Bogotá, a las malas

Foto: Catalina Olaya / El Nuevo Siglo

César Augusto Díaz
Universidad Minuto de Dios
Bogotá es una ciudad que uno cree conocer hasta que pasa suficiente tiempo en ella. Entonces ocurre lo contrario: la ciudad se vuelve opaca, resistente, casi hostil al entendimiento. No porque cambie, sino porque deja de ofrecer explicaciones. Se limita a estar ahí, funcionando.
Es una ciudad que se presta a la juerga, desde luego. Hay noches en las que todo parece posible, o al menos tolerable. El alcohol ayuda, la compañía también. Pero la juerga en Bogotá no es celebratoria; es defensiva. Uno sale no para festejar, sino para no pensar demasiado. El placer cumple una función práctica: aplaza el derrumbe.
El cielo suele ser gris. No un gris romántico, sino uno persistente, administrativo. El tipo de cielo que parece aprobado por una oficina pública. A veces amenaza con lluvia, a veces cumple. No importa demasiado. Al final, el clima termina pareciéndose a la gente: una mezcla de resignación y resistencia.

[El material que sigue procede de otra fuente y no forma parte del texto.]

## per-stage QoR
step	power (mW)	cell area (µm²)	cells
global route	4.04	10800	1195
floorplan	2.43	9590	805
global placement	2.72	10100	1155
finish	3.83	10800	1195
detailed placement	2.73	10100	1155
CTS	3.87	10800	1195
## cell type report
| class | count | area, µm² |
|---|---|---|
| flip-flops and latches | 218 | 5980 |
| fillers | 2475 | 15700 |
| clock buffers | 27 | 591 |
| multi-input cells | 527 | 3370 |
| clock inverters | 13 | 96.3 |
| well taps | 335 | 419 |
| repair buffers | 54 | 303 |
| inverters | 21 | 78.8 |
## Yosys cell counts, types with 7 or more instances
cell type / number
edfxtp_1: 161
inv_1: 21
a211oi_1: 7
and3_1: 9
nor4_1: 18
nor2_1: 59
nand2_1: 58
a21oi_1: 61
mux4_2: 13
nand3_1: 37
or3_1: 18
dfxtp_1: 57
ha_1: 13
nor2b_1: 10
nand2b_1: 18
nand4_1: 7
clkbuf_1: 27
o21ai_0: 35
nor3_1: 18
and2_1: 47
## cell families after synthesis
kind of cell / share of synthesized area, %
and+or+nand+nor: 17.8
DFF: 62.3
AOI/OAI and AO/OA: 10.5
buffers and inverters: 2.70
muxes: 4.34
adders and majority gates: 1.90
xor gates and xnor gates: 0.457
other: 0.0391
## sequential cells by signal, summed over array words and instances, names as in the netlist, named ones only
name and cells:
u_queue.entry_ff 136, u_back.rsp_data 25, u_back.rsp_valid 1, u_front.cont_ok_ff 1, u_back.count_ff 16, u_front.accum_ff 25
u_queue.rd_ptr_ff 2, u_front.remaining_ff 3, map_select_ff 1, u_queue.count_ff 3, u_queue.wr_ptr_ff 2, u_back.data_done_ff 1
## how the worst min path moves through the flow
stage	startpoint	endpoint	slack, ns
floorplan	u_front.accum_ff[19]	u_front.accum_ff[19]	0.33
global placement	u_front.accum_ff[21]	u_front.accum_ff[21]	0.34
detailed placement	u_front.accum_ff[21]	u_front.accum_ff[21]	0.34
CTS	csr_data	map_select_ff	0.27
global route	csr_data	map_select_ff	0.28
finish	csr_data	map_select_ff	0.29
File: src/sv/slex_back.sv
// back end: serializes queued results into the output register
module slex_back (
    input  logic                        i_clk,
    input  logic                        i_rst_n,
    input  slex_pkg::t_entry            i_head,
    input  slex_pkg::t_qstat            i_qstat,
    output logic                        o_pop,
    output logic                        o_valid,
    input  logic                        i_ready,
    output logic [slex_pkg::KIND_W-1:0] o_kind,
    output logic [slex_pkg::CHAR_W-1:0] o_char,
    output logic [slex_pkg::VAL_W-1:0]  o_value,
    output logic                        o_last
);
    import slex_pkg::*;

    logic              r_valid;
    logic [1:0]        r_idx;
    logic [KIND_W-1:0] r_kind;
    logic [CHAR_W-1:0] r_char;
    logic [VAL_W-1:0]  r_value;
    logic              r_last;
    logic              load, head_last;
    t_op               cur;

    assign load      = (!r_valid || i_ready) && !i_qstat.empty;
    assign cur       = i_head.ops[r_idx];
    assign head_last = (r_idx == i_head.cnt - 2'd1);
    assign o_pop     = load && head_last;

    always_ff @(posedge i_clk) begin
        if (!i_rst_n) begin
            r_valid <= 1'b0;
            r_idx   <= '0;
        end else begin
            if (load) begin
                r_valid <= 1'b1;
                r_idx   <= head_last ? 2'd0 : r_idx + 2'd1;
            end else if (i_ready) begin
                r_valid <= 1'b0;
            end
        end
    end

    always_ff @(posedge i_clk) begin
        if (load) begin
            r_kind  <= cur.kind;
            r_char  <= cur.ch;
            r_value <= (cur.kind == K_INT_END) ? i_head.value : '0;
            r_last  <= head_last;
        end
    end

    assign o_valid = r_valid;
    assign o_kind  = r_kind;
    assign o_char  = r_char;
    assign o_value = r_value;
    assign o_last  = r_last;

endmodule

File: src/sv/sexpr_byte_lexer_core.sv
// top level of the s-expression byte lexer: front end, entry queue, result serializer
//
//  channel   dir  tdata                               tuser          tlast
//  s_axis    in   [7:0] text_byte                     [0] stream_end  -
//  m_axis    out  [7:0] char_out, [71:8] int_value    [2:0] kind      last result of a byte
//
//  the front end takes one byte per cycle whenever the entry queue has room
//  each byte gives zero to three results; the back end sends one result per cycle
//  while m_axis_tready is high, so the results of one byte leave one after another
//  the queue (QUEUE_DEPTH entries) absorbs bursts of multi-result bytes before
//  s_axis_tready drops; bytes with no result never enter the queue
//  reset is synchronous and active low
module sexpr_byte_lexer_core #(
    parameter int QUEUE_DEPTH = slex_pkg::QUEUE_DEPTH_DEF
) (
    input  logic                             i_clk,
    input  logic                             i_rst_n,
    input  logic                             s_axis_tvalid,
    output logic                             s_axis_tready,
    input  logic [7:0]                       s_axis_tdata,   // text_byte
    input  logic [0:0]                       s_axis_tuser,   // stream_end
    output logic                             m_axis_tvalid,
    input  logic                             m_axis_tready,
    output logic [slex_pkg::OUT_DATA_W-1:0]  m_axis_tdata,   // char_out, int_value
    output logic [slex_pkg::KIND_W-1:0]      m_axis_tuser,   // kind
    output logic                             m_axis_tlast    // last
);
    import slex_pkg::*;

    t_entry            front_entry, q_head;
    t_qstat            q_stat;
    logic              q_push, q_pop;
    logic [CHAR_W-1:0] out_char;
    logic [VAL_W-1:0]  out_value;

    // front: classifies each byte, advances lexer state, builds one queue entry
    slex_front u_front (
        .i_clk   (i_clk),
        .i_rst_n (i_rst_n),
        .i_valid (s_axis_tvalid),
        .o_ready (s_axis_tready),
        .i_byte  (s_axis_tdata),
        .i_end   (s_axis_tuser[0]),
        .i_qstat (q_stat),
        .o_push  (q_push),
        .o_entry (front_entry)
    );

    // decouples byte intake from result delivery
    slex_queue #(
        .DEPTH (QUEUE_DEPTH)
    ) u_queue (
        .i_clk   (i_clk),
        .i_rst_n (i_rst_n),
        .i_push  (q_push),
        .i_entry (front_entry),
        .i_pop   (q_pop),
        .o_head  (q_head),
        .o_qstat (q_stat)
    );

    // back: walks the results of the head entry into the output register
    slex_back u_back (
        .i_clk   (i_clk),
        .i_rst_n (i_rst_n),
        .i_head  (q_head),
        .i_qstat (q_stat),
        .o_pop   (q_pop),
        .o_valid (m_axis_tvalid),
        .i_ready (m_axis_tready),
        .o_kind  (m_axis_tuser),
        .o_char  (out_char),
        .o_value (out_value),
        .o_last  (m_axis_tlast)
    );

    assign m_axis_tdata = {out_value, out_char};

`ifndef ASSERT_OFF
    // integer value only travels with an integer end
    a_value_only_int: assert property (@(posedge i_clk) disable iff (!i_rst_n)
        m_axis_tvalid && m_axis_tuser != K_INT_END |-> out_value == '0)
        else $error("int value set on a non-integer result");

    // a character only travels with a text byte transfer
    a_char_only_text: assert property (@(posedge i_clk) disable iff (!i_rst_n)
        m_axis_tvalid && m_axis_tuser != K_TEXT |-> out_char == '0)
        else $error("char set on a non-text result");

    // the front never writes into a full queue
    a_no_push_full: assert property (@(posedge i_clk) disable iff (!i_rst_n)
        q_push |-> !q_stat.full)
        else $error("push into full queue");

    // the back never pops an empty queue
    a_no_pop_empty: assert property (@(posedge i_clk) disable iff (!i_rst_n)
        q_pop |-> !q_stat.empty)
        else $error("pop from empty queue");
`endif

endmodule
==> src/rtl/dtd_pkg.sv <==
// ----------------------------------------------------------------------------
// dtd_pkg
// shared types, codes and the fragment rom for the dictionary text decompressor
// ----------------------------------------------------------------------------
package dtd_pkg;

  localparam int unsigned DictEntries = 219;
  localparam int unsigned MaxFragLen  = 8;
  localparam int unsigned LenBits     = 16;
  localparam int unsigned FragLenBits = $clog2(MaxFragLen + 1);
  localparam int unsigned FragIdxBits = $clog2(MaxFragLen);

  localparam logic [2:0] StOk        = 3'd0;
  localparam logic [2:0] StTruncated = 3'd1;
  localparam logic [2:0] StZeroRun   = 3'd2;
  localparam logic [2:0] StRunPast   = 3'd3;
  localparam logic [2:0] StOverCap   = 3'd4;
  localparam logic [2:0] StBadIndex  = 3'd5;

  localparam logic [1:0] ModeCode  = 2'd0;
  localparam logic [1:0] ModeLit1  = 2'd1;
  localparam logic [1:0] ModeCount = 2'd2;
  localparam logic [1:0] ModeRun   = 2'd3;

  localparam logic [1:0] CfgSingle   = 2'd0;
  localparam logic [1:0] CfgRun      = 2'd1;
  localparam logic [1:0] CfgCapacity = 2'd2;

  // job handed from front to back: either one literal byte, a fragment, or a report
  typedef struct packed {
    logic                   is_report;
    logic                   is_frag;
    logic [7:0]             data;      // literal byte or fragment index
    logic [FragLenBits-1:0] frag_len;
    logic                   last;      // final job of this input word
    logic [2:0]             status;
    logic [LenBits-1:0]     length;
  } job_t;

  function automatic logic [63:0] frag_word(input logic [7:0] idx);
    logic [63:0] s;
    s = 64'd0;
    case (idx)
      8'd0: s = " the "; 8'd1: s = "the "; 8'd2: s = "and "; 8'd3: s = "ing ";
      8'd4: s = "ion "; 8'd5: s = " to "; 8'd6: s = "tion"; 8'd7: s = "that";
      8'd8: s = "here"; 8'd9: s = "with"; 8'd10: s = "have"; 8'd11: s = "this";
      8'd12: s = "from"; 8'd13: s = "your"; 8'd14: s = " at "; 8'd15: s = " on ";
      8'd16: s = " in "; 8'd17: s = " is "; 8'd18: s = " of "; 8'd19: s = " we ";
      8'd20: s = " be "; 8'd21: s = " it "; 8'd22: s = " no "; 8'd23: s = " ok";
      8'd24: s = "over"; 8'd25: s = "copy"; 8'd26: s = "roger"; 8'd27: s = "north";
      8'd28: s = "south"; 8'd29: s = "east"; 8'd30: s = "west"; 8'd31: s = "position";
      8'd32: s = "status"; 8'd33: s = "moving"; 8'd34: s = "arrived";
      8'd35: s = "standby"; 8'd36: s = "confirm"; 8'd37: s = "negative";
      8'd38: s = "affirm"; 8'd39: s = "repeat"; 8'd40: s = "message";
      8'd41: s = "contact"; 8'd42: s = "location"; 8'd43: s = "battery";
      8'd44: s = "signal"; 8'd45: s = "return"; 8'd46: s = "base"; 8'd47: s = "camp";
      8'd48: s = "road"; 8'd49: s = "river"; 8'd50: s = "bridge"; 8'd51: s = "hill";
      8'd52: s = "ridge"; 8'd53: s = "valley"; 8'd54: s = "point"; 8'd55: s = "meet";
      8'd56: s = "need"; 8'd57: s = "help"; 8'd58: s = "come"; 8'd59: s = "back";
      8'd60: s = "went"; 8'd61: s = "will"; 8'd62: s = "wait"; 8'd63: s = "hold";
      8'd64: s = "move"; 8'd65: s = "stop"; 8'd66: s = "left"; 8'd67: s = "right";
      8'd68: s = "up"; 8'd69: s = "down"; 8'd70: s = "now"; 8'd71: s = "min";
      8'd72: s = "hour"; 8'd73: s = "day"; 8'd74: s = "km"; 8'd75: s = "get";
      8'd76: s = "got"; 8'd77: s = "can"; 8'd78: s = "not"; 8'd79: s = "you";
      8'd80: s = "are"; 8'd81: s = "for"; 8'd82: s = "was"; 8'd83: s = "all";
      8'd84: s = "out"; 8'd85: s = "see"; 8'd86: s = "way"; 8'd87: s = "who";
      8'd88: s = "how"; 8'd89: s = "why"; 8'd90: s = "yes"; 8'd91: s = "has";
      8'd92: s = "man"; 8'd93: s = "new"; 8'd94: s = "old"; 8'd95: s = "one";
      8'd96: s = "two"; 8'd97: s = "ten"; 8'd98: s = "map"; 8'd99: s = "gps";
      8'd100: s = "sos"; 8'd101: s = "eta"; 8'd102: s = "the"; 8'd103: s = "and";
      8'd104: s = "ent"; 8'd105: s = "ers"; 8'd106: s = "ess"; 8'd107: s = "est";
      8'd108: s = "ate"; 8'd109: s = "ter"; 8'd110: s = "ver"; 8'd111: s = "ist";
      8'd112: s = "ain"; 8'd113: s = "ome"; 8'd114: s = "our"; 8'd115: s = "ould";
      8'd116: s = "ough"; 8'd117: s = "ight"; 8'd118: s = "tch"; 8'd119: s = "sh";
      8'd120: s = "ch"; 8'd121: s = "th"; 8'd122: s = "wh"; 8'd123: s = "qu";
      8'd124: s = "ck"; 8'd125: s = "ng"; 8'd126: s = "st"; 8'd127: s = "nd";
      8'd128: s = "rd"; 8'd129: s = "ll"; 8'd130: s = "ss"; 8'd131: s = "ee";
      8'd132: s = "oo"; 8'd133: s = "ea"; 8'd134: s = "ou"; 8'd135: s = "ai";
      8'd136: s = "ie"; 8'd137: s = "er"; 8'd138: s = "re"; 8'd139: s = "an";
      8'd140: s = "in"; 8'd141: s = "on"; 8'd142: s = "at"; 8'd143: s = "en";
      8'd144: s = "es"; 8'd145: s = "or"; 8'd146: s = "ar"; 8'd147: s = "it";
      8'd148: s = "is"; 8'd149: s = "to"; 8'd150: s = "of"; 8'd151: s = "as";
      8'd152: s = "be"; 8'd153: s = "by"; 8'd154: s = "he"; 8'd155: s = "we";
      8'd156: s = "do"; 8'd157: s = "go"; 8'd158: s = "no"; 8'd159: s = "so";
      8'd160: s = "us"; 8'd161: s = "me"; 8'd162: s = "my"; 8'd163: s = "if";
      8'd164: s = "am"; 8'd165: s = "e "; 8'd166: s = "t "; 8'd167: s = "a ";
      8'd168: s = "o "; 8'd169: s = "i "; 8'd170: s = "n "; 8'd171: s = "s ";
      8'd172: s = "r "; 8'd173: s = "d "; 8'd174: s = "l "; 8'd175: s = ". ";
      8'd176: s = ", "; 8'd177: s = "! "; 8'd178: s = "? "; 8'd179: s = "; ";
      8'd180: s = ": "; 8'd181: s = " "; 8'd182: s = "e"; 8'd183: s = "t";
      8'd184: s = "a"; 8'd185: s = "o"; 8'd186: s = "i"; 8'd187: s = "n";
      8'd188: s = "s"; 8'd189: s = "r"; 8'd190: s = "h"; 8'd191: s = "l";
      8'd192: s = "d"; 8'd193: s = "c"; 8'd194: s = "u"; 8'd195: s = "m";
      8'd196: s = "f"; 8'd197: s = "p"; 8'd198: s = "g"; 8'd199: s = "w";
      8'd200: s = "y"; 8'd201: s = "b"; 8'd202: s = "v"; 8'd203: s = "k";
      8'd204: s = "0"; 8'd205: s = "1"; 8'd206: s = "2"; 8'd207: s = "3";
      8'd208: s = "4"; 8'd209: s = "5"; 8'd210: s = "6"; 8'd211: s = "7";
      8'd212: s = "8"; 8'd213: s = "9"; 8'd214: s = "."; 8'd215: s = ",";
      8'd216: s = "-"; 8'd217: s = "/"; 8'd218: s = "'";
      default: s = 64'd0;
    endcase
    return s;
  endfunction

  // string literal is right-aligned: count nonzero bytes, first char is the highest one
  function automatic logic [FragLenBits-1:0] frag_len(input logic [7:0] idx);
    logic [63:0]            w;
    logic [FragLenBits-1:0] n;
    w = frag_word(idx);
    n = '0;
    for (int i = 0; i < MaxFragLen; i++) begin
      if (w[8*i +: 8] != 8'd0) n = FragLenBits'(i + 1);
    end
    return n;
  endfunction

  function automatic logic [7:0] frag_char(input logic [7:0] idx,
                                           input logic [FragLenBits-1:0] len,
                                           input logic [FragIdxBits-1:0] pos);
    logic [63:0] w;
    logic [FragLenBits:0] sel;
    w = frag_word(idx);
    sel = {1'b0, len} - {1'b0, FragLenBits'(pos)} - {{FragLenBits{1'b0}}, 1'b1};
    return w[8*sel[FragIdxBits-1:0] +: 8];
  endfunction

endpackage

Siempre me ha intrigado la capacidad de los bogotanos para sonreír. No porque vivan mal —esa es una explicación fácil— sino porque viven en una ciudad propensa a los excesos, a ciertos peligros que no figuran en los folletos, a una sordidez que no escandaliza porque ya es parte del paisaje. Quizá la sonrisa sea una forma de economía emocional.
Bogotá no es una ciudad de templos grandiosos. No hay oro ni plata. Hay cobre. Un cobre que brilla lo suficiente como para parecer importante, pero no tanto como para engañar del todo. Lugares que funcionan como templos laicos, donde se reúnen personas que no buscan salvación, sino refugio. Algunos duermen allí. Otros simplemente pasan el tiempo. Todos parecen estar esperando algo que no llega.
Los habitantes más visibles de esos lugares suelen incomodar. No son monstruos ni metáforas: son personas gastadas. Huelen mal, miran raro, tienen el cuerpo marcado por una vida que no se detuvo a pedir permiso. No amenazan directamente, pero recuerdan algo que preferimos olvidar. Uno aprende a esquivarlos no por miedo, sino por agotamiento moral.
Vivir en Bogotá es una carrera constante, aunque no queda claro hacia dónde. Se corre entre la fantasía de trascender y la posibilidad muy concreta de perderse. La felicidad existe, sí, pero es sintética. Funciona como ciertos medicamentos: alivia síntomas, no cura la enfermedad. Cuando el efecto pasa, aparece una melancolía espesa, difícil de explicar.
Ni la música ni la literatura logran corregir eso. Acompañan, que no es poco, pero no redimen. Leer en Bogotá no salva a nadie. Escribir tampoco. A lo sumo, ayuda a ordenar el cansancio.
Y sin embargo, Bogotá termina siendo un hogar. No porque acoja, sino porque insiste. A las malas. Con ruido, con frío, con una paciencia que raya en la indiferencia. Muchos se quedan porque no tienen adónde ir. Otros porque ya han visto suficientes ciudades como para saber que el desencanto es un fenómeno portátil.
Yo me quedé. No es una declaración de amor ni una derrota. Es solo un hecho. Fui testigo de algunas de sus desventuras y sigo aquí, tomando notas, sin la ilusión de comprenderla del todo y sin la necesidad urgente de huir.
Eso es Bogotá.
No una promesa.
No una condena.
Un lugar donde la vida ocurre,
aunque uno no esté del todo seguro
de por qué.
Nota del autor
Este texto es una crónica personal. Está escrito desde la experiencia directa y sostenida en la ciudad. No pretende explicar Bogotá ni representar a quienes la habitan. Las observaciones que aparecen responden a un recorrido individual y a un tiempo prolongado de permanencia.
No hay intención de denuncia ni de exaltación. El uso de la primera persona responde a un criterio narrativo y periodístico: dejar claro el punto de vista desde el cual se mira y se escribe.